How to complete this task: Wherever the word "synthesized" appears in a line of the records, copy that line.

[Stored items]
## src/rtl/adcfc_regs.vh

```
// Filter configuration register map, field layout and timing constants
`ifndef ADCFC_REGS_VH
`define ADCFC_REGS_VH

// Register addresses, first and last setup
`define FC_ADDR_FIRST 6'h28
`define FC_ADDR_LAST 6'h2F
`define FC_ADDR_HI 3'h5
`define FC_RESET 16'h0500

// Field positions
`define FC_MAP_BIT 15
`define FC_PF_EN_BIT 11
`define FC_PF_SEL_HI 10
`define FC_PF_SEL_LO 8
`define FC_ORDER_HI 6
`define FC_ORDER_LO 5
`define FC_ODR_HI 4
`define FC_ODR_LO 0
`define FC_DECIM_HI 14

// Writable bits in normal mapping; reserved 14:12 and 7 stay zero
`define FC_WMASK 16'h8F7F

// Filter order codes
`define FC_ORDER_SINC5 2'h0
`define FC_ORDER_SINC3 2'h3

// Postfilter select codes
`define FC_PF_27SPS 3'h2
`define FC_PF_25SPS 3'h3
`define FC_PF_20SPS 3'h5
`define FC_PF_16SPS 3'h6

// Postfilter settling times in microseconds, as printed in ms
`define FC_PF_27_SETTLE_US 36700
`define FC_PF_25_SETTLE_US 40000
`define FC_PF_20_SETTLE_US 50000
`define FC_PF_16_SETTLE_US 60000
`define FC_US_PER_S 1000000

// Direct sinc3 decimation factor per rate unit
`define FC_DECIM_FACTOR 32

// Single-channel sinc5 + sinc1 rates in samples per second
`define FC_ODR_FAST_SPS 31250
`define FC_ODR_HALF_SPS 15625
`define FC_ODR_FAST_MAX 5'h04
`define FC_ODR_HALF 5'h06
`define FC_ODR_SHIFT_BASE 5'h05

`endif

```

## src/rtl/adcfc_timer.v

```verilog
// Conversion timer counting modulator ticks for one conversion period
`timescale 1ns/1ps
module adcfc_timer (
  input wire clk,
  input wire reset,
  input wire ce,
  input wire restart,
  input wire run,
  input wire [31:0] period,
  output reg done
);

  reg [31:0] count_reg;
  reg [31:0] count_next;
  reg done_next;

  // Next count; wraps and pulses done at the end of a period
  always @* begin
    count_next = count_reg;
    done_next = 1'b0;
    if (restart || !run) begin
      count_next = 32'h00000000;
    end else if (count_reg + 32'h00000001 >= period) begin
      count_next = 32'h00000000;
      done_next = 1'b1;
    end else begin
      count_next = count_reg + 32'h00000001;
    end
  end

  // Count state, frozen while the tick enable is low
  always @(posedge clk or posedge reset) begin
    if (reset) begin
      count_reg <= 32'h00000000;
      done <= 1'b0;
    end else if (ce) begin
      count_reg <= count_next;
      done <= done_next;
    end else begin
      done <= 1'b0;
    end
  end

endmodule

```

## src/rtl/adcfc_core.v

```verilog
// Per-setup filter configuration registers and conversion control
//
// Operation
// - Eight 16-bit setup filter registers, consecutive addresses
// - Each register resets to 0x0500
// - Any filter register write aborts current conversion
// - After abort, restart at first sequence channel
// - Bit 15 selects direct sinc3 decimation mapping
// - Direct map rate is modulator rate/(32*low bits)
// - Bits 14:12 and 7 reserved, read-only zero unless bit 15 is set
// - Bit 11 enables postfilter, only with order 00
// - Postfilter 010 27SPS, 011 25SPS settling
// - Postfilter 101 20SPS/50ms, 110 16.67SPS/60ms
// - Order 00 sinc5+sinc1, order 11 sinc3
// - Rate codes 0-4 31250SPS, 6 15625SPS
`timescale 1ns/1ps
`include "adcfc_regs.vh"
module adcfc_core #(
  parameter MOD_HZ = 1000000
) (
  input wire CLK,
  input wire RESET,
  input wire CE,
  input wire WR_EN,
  input wire RD_EN,
  input wire [5:0] ADDR,
  input wire [15:0] WDATA,
  output reg [15:0] RDATA,
  output reg RD_HIT,
  input wire CONV_EN,
  input wire [3:0] LAST_CHANNEL,
  input wire [2:0] SETUP_SEL,
  output reg [3:0] CHANNEL,
  output reg CONV_ABORT,
  output reg CONV_BUSY,
  output wire DATA_READY,
  output reg ACT_MAP,
  output reg [14:0] ACT_DECIM,
  output reg ACT_PF_EN,
  output reg [2:0] ACT_PF_SEL,
  output reg [1:0] ACT_ORDER,
  output reg [4:0] ACT_ODR,
  output reg [31:0] ACT_PERIOD
);

  // Conversion control states
  localparam [1:0] ST_IDLE = 2'h0;
  localparam [1:0] ST_CONVERT = 2'h1;
  localparam [1:0] ST_ABORT = 2'h2;

  // Modulator ticks per output word, derived from rates and settling
  localparam [31:0] TICKS_FAST = MOD_HZ / `FC_ODR_FAST_SPS;
  localparam [31:0] TICKS_HALF = MOD_HZ / `FC_ODR_HALF_SPS;
  localparam [31:0] TICKS_PF_27 =
    (MOD_HZ / 1000) * `FC_PF_27_SETTLE_US / (`FC_US_PER_S / 1000);
  localparam [31:0] TICKS_PF_25 =
    (MOD_HZ / 1000) * `FC_PF_25_SETTLE_US / (`FC_US_PER_S / 1000);
  localparam [31:0] TICKS_PF_20 =
    (MOD_HZ / 1000) * `FC_PF_20_SETTLE_US / (`FC_US_PER_S / 1000);
  localparam [31:0] TICKS_PF_16 =
    (MOD_HZ / 1000) * `FC_PF_16_SETTLE_US / (`FC_US_PER_S / 1000);
  localparam [31:0] DECIM_FACTOR = `FC_DECIM_FACTOR;

  // Register file, one word per setup
  reg [15:0] fc_mem_reg [0:7];
  reg [1:0] state_reg;
  reg [1:0] state_next;
  reg [3:0] channel_next;
  reg [15:0] act_word;
  wire wr_hit;
  wire rd_hit;
  wire [2:0] wr_index;
  wire conv_done;
  wire restart;
  integer i;

  // True when an address falls on one of the eight setup registers
  function fc_hit;
    input [5:0] addr;
    begin
      fc_hit = (addr[5:3] == `FC_ADDR_HI);
    end
  endfunction

  // Value stored on a write: reserved bits forced low unless direct map
  function [15:0] fc_store;
    input [15:0] data;
    begin
      if (data[`FC_MAP_BIT]) begin
        fc_store = data;
      end else begin
        fc_store = data & `FC_WMASK;
      end
    end
  endfunction

  // Rate code to ticks for the sinc5 + sinc1 and sinc3 paths
  function [31:0] odr_ticks;
    input [4:0] odr;
    begin
      if (odr <= `FC_ODR_FAST_MAX) begin
        odr_ticks = TICKS_FAST;
      end else if (odr == `FC_ODR_HALF) begin
        odr_ticks = TICKS_HALF;
      end else begin
        odr_ticks = TICKS_FAST << (odr - `FC_ODR_SHIFT_BASE);
      end
    end
  endfunction

  // Postfilter code to ticks; undefined codes fall back to the reset code
  function [31:0] pf_ticks;
    input [2:0] sel;
    begin
      case (sel)
        `FC_PF_27SPS: pf_ticks = TICKS_PF_27;
        `FC_PF_25SPS: pf_ticks = TICKS_PF_25;
        `FC_PF_20SPS: pf_ticks = TICKS_PF_20;
        `FC_PF_16SPS: pf_ticks = TICKS_PF_16;
        default: pf_ticks = TICKS_PF_20;
      endcase
    end
  endfunction

  // Conversion period of one setup word, in modulator ticks
  function [31:0] fc_period;
    input [15:0] word;
    reg [31:0] decim;
    begin
      decim = {17'h00000, word[`FC_DECIM_HI:0]};
      if (decim == 32'h00000000) begin
        decim = 32'h00000001;
      end
      if (word[`FC_MAP_BIT]) begin
        fc_period = DECIM_FACTOR * decim;
      end else if (word[`FC_PF_EN_BIT] &&
          word[`FC_ORDER_HI:`FC_ORDER_LO] == `FC_ORDER_SINC5) begin
        fc_period = pf_ticks(word[`FC_PF_SEL_HI:`FC_PF_SEL_LO]);
      end else begin
        fc_period = odr_ticks(word[`FC_ODR_HI:`FC_ODR_LO]);
      end
    end
  endfunction

  assign wr_hit = WR_EN && fc_hit(ADDR);
  assign rd_hit = RD_EN && fc_hit(ADDR);
  assign wr_index = ADDR[2:0];
  assign restart = (state_reg != ST_CONVERT) || wr_hit;

  // Register writes; every setup word resets to its default
  always @(posedge CLK or posedge RESET) begin
    if (RESET) begin
      for (i = 0; i < 8; i = i + 1) begin
        fc_mem_reg[i] <= `FC_RESET;
      end
    end else if (CE && wr_hit) begin
      fc_mem_reg[wr_index] <= fc_store(WDATA);
    end
  end

  // Read port; data and hit registered
  always @(posedge CLK or posedge RESET) begin
    if (RESET) begin
      RDATA <= 16'h0000;
      RD_HIT <= 1'b0;
    end else if (CE) begin
      RD_HIT <= rd_hit;
      if (rd_hit) begin
        RDATA <= fc_mem_reg[ADDR[2:0]];
      end
    end
  end

  // Conversion control sequence
  always @* begin
    state_next = state_reg;
    case (state_reg)
      ST_IDLE: begin
        if (CONV_EN) begin
          state_next = ST_CONVERT;
        end
      end
      ST_CONVERT: begin
        if (wr_hit) begin
          state_next = ST_ABORT;
        end else if (!CONV_EN) begin
          state_next = ST_IDLE;
        end
      end
      ST_ABORT: begin
        if (CONV_EN) begin
          state_next = ST_CONVERT;
        end else begin
          state_next = ST_IDLE;
        end
      end
      default: state_next = ST_IDLE;
    endcase
  end

  // Channel index; returns to the first channel on abort or idle
  always @* begin
    channel_next = CHANNEL;
    if (state_reg != ST_CONVERT || wr_hit) begin
      channel_next = 4'h0;
    end else if (conv_done) begin
      if (CHANNEL >= LAST_CHANNEL) begin
        channel_next = 4'h0;
      end else begin
        channel_next = CHANNEL + 4'h1;
      end
    end
  end

  // Setup word of the channel being converted
  always @* begin
    act_word = fc_mem_reg[SETUP_SEL];
  end

  // State, channel and abort pulse registers
  always @(posedge CLK or posedge RESET) begin
    if (RESET) begin
      state_reg <= ST_IDLE;
      CHANNEL <= 4'h0;
      CONV_ABORT <= 1'b0;
      CONV_BUSY <= 1'b0;
    end else if (CE) begin
      state_reg <= state_next;
      CHANNEL <= channel_next;
      CONV_ABORT <= wr_hit && (state_reg == ST_CONVERT);
      CONV_BUSY <= (state_next == ST_CONVERT);
    end
  end

  // Decoded active setup fields, taken while no conversion runs, on a setup write and at each conversion end
  always @(posedge CLK or posedge RESET) begin
    if (RESET) begin
      ACT_MAP <= 1'b0;
      ACT_DECIM <= 15'h0000;
      ACT_PF_EN <= 1'b0;
      ACT_PF_SEL <= 3'h5;
      ACT_ORDER <= 2'h0;
      ACT_ODR <= 5'h00;
      ACT_PERIOD <= 32'h00000001;
    end else if (CE && (restart || conv_done)) begin
      ACT_MAP <= act_word[`FC_MAP_BIT];
      ACT_DECIM <= act_word[`FC_DECIM_HI:0];
      // Postfilter enable, order and rate are ignored while direct mapping is active
      ACT_PF_EN <= act_word[`FC_PF_EN_BIT] && !act_word[`FC_MAP_BIT] &&
        (act_word[`FC_ORDER_HI:`FC_ORDER_LO] == `FC_ORDER_SINC5);
      ACT_PF_SEL <= act_word[`FC_PF_SEL_HI:`FC_PF_SEL_LO];
      if (act_word[`FC_MAP_BIT]) begin
        ACT_ORDER <= `FC_ORDER_SINC3;
        ACT_ODR <= 5'h00;
      end else begin
        ACT_ORDER <= act_word[`FC_ORDER_HI:`FC_ORDER_LO];
        ACT_ODR <= act_word[`FC_ODR_HI:`FC_ODR_LO];
      end
      ACT_PERIOD <= fc_period(act_word);
    end
  end

  // Output word timer for the running conversion
  adcfc_timer u_timer (
    .clk(CLK),
    .reset(RESET),
    .ce(CE),
    .restart(restart),
    .run(state_reg == ST_CONVERT),
    .period(ACT_PERIOD),
    .done(conv_done)
  );

  assign DATA_READY = conv_done && (state_reg == ST_CONVERT);

endmodule

```

## config.mk

```make
export PLATFORM = sky130hd
export DESIGN_NAME = adcfc_core
export DESIGN_NICKNAME = d
export VERILOG_FILES = /design/src/rtl/adcfc_timer.v /design/src/rtl/adcfc_core.v
export VERILOG_INCLUDE_DIRS = /design/src /design/src/rtl
export SDC_FILE = /design/constraint.sdc
export NUM_CORES = 1
export LEC_CHECK = 0
export ABC_AREA = 1
export BUFFER_PORTS_ARGS = -buffer_cell sky130_fd_sc_hd__clkbuf_2
export CAP_MARGIN = 20
export CORE_MARGIN = 3
export CORE_UTILIZATION = 30
export CTS_CLUSTER_DIAMETER = 100
export DETAILED_ROUTE_END_ITERATION = 10
export PLACE_DENSITY = 0.52
export SETUP_SLACK_MARGIN = 0.02
export SLEW_MARGIN = 20
export SYNTH_ARGS = -nofsm -noshare
export SYNTH_HDL_FRONTEND = slang
export SYNTH_SLANG_ARGS = --single-unit
```

## constraint.sdc

```tcl
create_clock -name CLK -period 9.8 [get_ports CLK]
set_input_delay 0.98 -clock CLK [delete_from_list [all_inputs] [get_ports CLK]]
set_output_delay 0.98 -clock CLK [all_outputs]
set_load 0.01 [all_outputs]
```

==> summary.md <==
| Metric | Value |
|---|---|
| Worst Setup EP | `fc_mem_reg[8]$_DFFE_PP1P_` |
| Fin util | `35.2%` |
| Reg2reg start | `u_timer.count_reg[8]$_DFFE_PP0P_` |
| Syn_nets | `1,912` |
| Post-CTS Setup Bufs | `0` |
| Yosys reg bits | `242` |
| Placed insts | `2,471` |
| Port Buffers | `116` |
| Final net count | `1,983` |
| Yosys top cell area share | `40.5%` |
| Setup Crit Path Kind | `in2reg` |
| Clock tree sinks | `242` |
| CP bufs+invs | `3` |
| Avg Inst Size Synth | `7.49 µm²` |
| Clock skew | `0.0176 ns` |
| Power Density | `172 nW/µm²` |
| Via count | `12,400` |
| Synth area leaders | `dfrtp_1, nand2_1, o21ai_0` |
| First-pass GRT wire length | `70,200 µm` |
| Ports | `118` |
| Non-Filler Instances | `2,527` |
| GR Overflow Total | `0` |
| Startpoint Class | `primary input` |
| Layout overhead on the synthesized area | `14.4%` |
| Outcome | `finished, final reports clean` |
| Max-slew violation count | `0` |
| Max Cap Viol | `0` |
| Largest net degree at the start of global routing | `111` |
| Detailed-route DRC error count | `0` |
| GPL Wtd Cong | `0.846` |
| Worst-path fanout max | `63` |
| Worst slew margin | `33.0%` |
| Top FF cell, synth | `dfrtp_1` |
| Fmax | `267 MHz` |
| Total track usage | `18.5%` |
| Final Hold Violating Endpoints | `0` |
| CP Data Arrival Time | `4.21 ns` |
| Final setup TNS | `0 ns` |
| Worst-skew pair later-pin latency | `0.58 ns` |
| CP Capture Type | `flop` |
| Core Area | `44,800 µm²` |
| Number of synthesized flops with an enable pin | `0` |
| Maximum VDD drop | `0.000127 V` |
| RR Endpoint | `u_timer.count_reg[7]$_DFFE_PP0P_` |
| Wirelength, routed | `45,000 µm` |
| Syn Inst Count | `1,840` |
| Root buffer cell | `clkbuf_16` |
| Cell taking the most area after synthesis | `dfrtp_1` |
| Crit. Startpoint | `ADDR[0]` |
| Synth warn | `0` |
| Max stage delay cell, worst path | `nor2_2` |
| Post-Syn Area | `13,800 µm²` |
| Critical path's largest stage delay | `0.86 ns` |
| Rows | `77` |
| TritonCTS Buffers | `30` |
| Vias/cell | `4.91` |
| Die ar. | `48,500 µm²` |
| RSZ-0062 raised after global routing | `false` |
| Worst Hold Depth | `2` |
| Yosys cell types | `45` |
| Register area share after synthesis | `44.1%` |
| Max reg flops | `128` |
| Vias in the first global route | `12,010` |
| Cell depth of the worst flop-to-flop path | `15` |
| Post-detail-place hpwl | `30,400 µm` |
| CP top delay family | `simple AND/OR/NAND/NOR gates` |
| Maximum clock path buffer count | `3` |
| WL/cell | `17.8 µm` |
| Drt pass-1 iters | `5` |
| CTS resizes | `0` |
| Most frequent cell after synthesis | `nand2_1` |
| Asr flop ratio synth | `100%` |
| Worst-Margin Slew | `1.00 ns` |
| Top cells by instance count after synthesis | `nand2_1, dfrtp_1, inv_1, o21ai_0, nor2_1` |
| Starting Density | `30.7%` |
| Initial antenna violation count | `0` |
| N_diodes | `0` |
| HP Class | `reg2reg` |
| Leakage | `7.57 nW` |
| Final min period | `3.75 ns` |
| R2r setup slk | `6.34 ns` |
| Fin crit share | `38.3%` |
| Die width | `220 µm` |
| CTS H-tree lvls | `1` |
| Drt initial violations | `957` |
| Overall power | `0.00272 W` |
| Hold buffer count at cts | `0` |
| Die Y | `220 µm` |
| Crit path cell chain | `clkbuf_2, buf_4, clkinv_1, nor2_2, nand2_1, o21ai_0` |
| Clk pin slew, worst setup/hold paths | `0.06 ns` |
| Post-route ant nets | `0` |
| Fraction of layout cells with a size suffix above 1 | `12.9%` |
| CTS tree | `built` |
| Final setup vio count | `0` |
| Critical Path Stages | `6` |
| WP data required | `10.26 ns` |
-- worst register-to-register path, cell delays in order, from the launching register on --
cell      delay, ns
dfrtp_1        0.44
nand2_1        0.09
nor2_1         0.18
nand4_1        0.11
nor2_1         0.24
nand4_1        0.18
xor2_1         0.17
inv_1          0.09
ha_1           0.29
a21oi_1        0.14
o21ai_0        0.09
nand4_1        0.09
o211ai_1       0.14
a21oi_1        0.18
nand3_2        0.52
o21ai_0        0.41
-- per-layer routing --
layer / global-route usage [%] / share of wire [%] / vias to the layer above / routed length [µm]
li1: - / - / 6094 / -
met1: 25.8 / 45 / 5845 / 20500
met2: 29.7 / 45 / 383 / 20300
met3: 2.84 / 6.4 / 78 / 2890
met4: 5.71 / 2.9 / 0 / 1330
met5: 0 / 0 / - / 0
-- cells in the final DEF (no fill, tap or decap), drive strengths merged --
cell,netlist,layout
a21boi,2,2
a221oi,4,4
bufinv,0,3
a21oi,51,51
dfrtp,223,223
o22ai,28,28
o21ai,206,206
nand2,587,587
and3,2,2
nand3,111,111
a41oi,14,14
buf,39,14
a22oi,3,3
xor2,21,21
clkinv,5,12
a31oi,1,1
nand4,24,24
nand3b,2,2
ha,37,37
xnor2,11,11
clkinvlp,0,1
nor3,13,13
inv,223,223
o21a,1,1
nor3b,1,1
o31ai,1,1
nor2,120,120
o211ai,38,38
conb,1,1
dfstp,19,19
clkbuf,52,161
-- cell families after synthesis --
kind of cell               Yosys count  share of synthesized area, %
AOI/OAI and AO/OA                  349                          14.8
xor gates and xnor gates            32                          2.03
adders and majority gates           37                          3.36
buffers and inverters              319                          9.81
DFF                                242                          44.1
other                                1                        0.0272
and+or+nand+nor                    860                          25.8
-- per-stage QoR --
stage / worst slack, ns / area (µm²) / hold WS, ns
6_report: 6.05 / 15800 / 0.468
5_1_grt: 5.66 / 15800 / 0.482
4_1_cts: 6.12 / 15700 / 0.469
3_5_place_dp: 5.53 / 14700 / 0.459
3_3_place_gp: 5.58 / 14700 / 0.458
2_1_floorplan: 2.21 / 13800 / 0.453
-- report_power, final --
group	switching, W	leakage [nW]	total (W)	internal (W)
clock network	0.000452	0.499	0.00115	0.000694
registers	0.0000653	3.21	0.00115	0.00109
logic	0.000284	3.87	0.000415	0.000132
-- final cells by class --
cell class	instances	area (µm²)
fill	4795	29000
multi-input combinational	1279	6370
sequential	242	6080
clock buffer	45	878
inverter	228	868
tap	592	741
timing repair buffer	130	686
clock inverter	11	133
-- worst min path at each step --
stage                                        to  slack, ns                   startpoint
floorplan           fc_mem_reg[100]$_DFFE_PP0P_       0.45  fc_mem_reg[100]$_DFFE_PP0P_
global placement      ACT_PF_SEL[0]$_DFFE_PP1P_       0.46    ACT_PF_SEL[0]$_DFFE_PP1P_
detailed placement    ACT_PF_SEL[0]$_DFFE_PP1P_       0.46    ACT_PF_SEL[0]$_DFFE_PP1P_
CTS                   ACT_PF_SEL[0]$_DFFE_PP1P_       0.47    ACT_PF_SEL[0]$_DFFE_PP1P_
global route          ACT_PF_SEL[2]$_DFFE_PP1P_       0.48    ACT_PF_SEL[2]$_DFFE_PP1P_
finish                ACT_PF_SEL[0]$_DFFE_PP1P_       0.47    ACT_PF_SEL[0]$_DFFE_PP1P_
Note: power is estimated with default switching activity, not from simulation.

Exercise result:
| Layout overhead on the synthesized area | `14.4%` |
| Number of synthesized flops with an enable pin | `0` |
kind of cell               Yosys count  share of synthesized area, %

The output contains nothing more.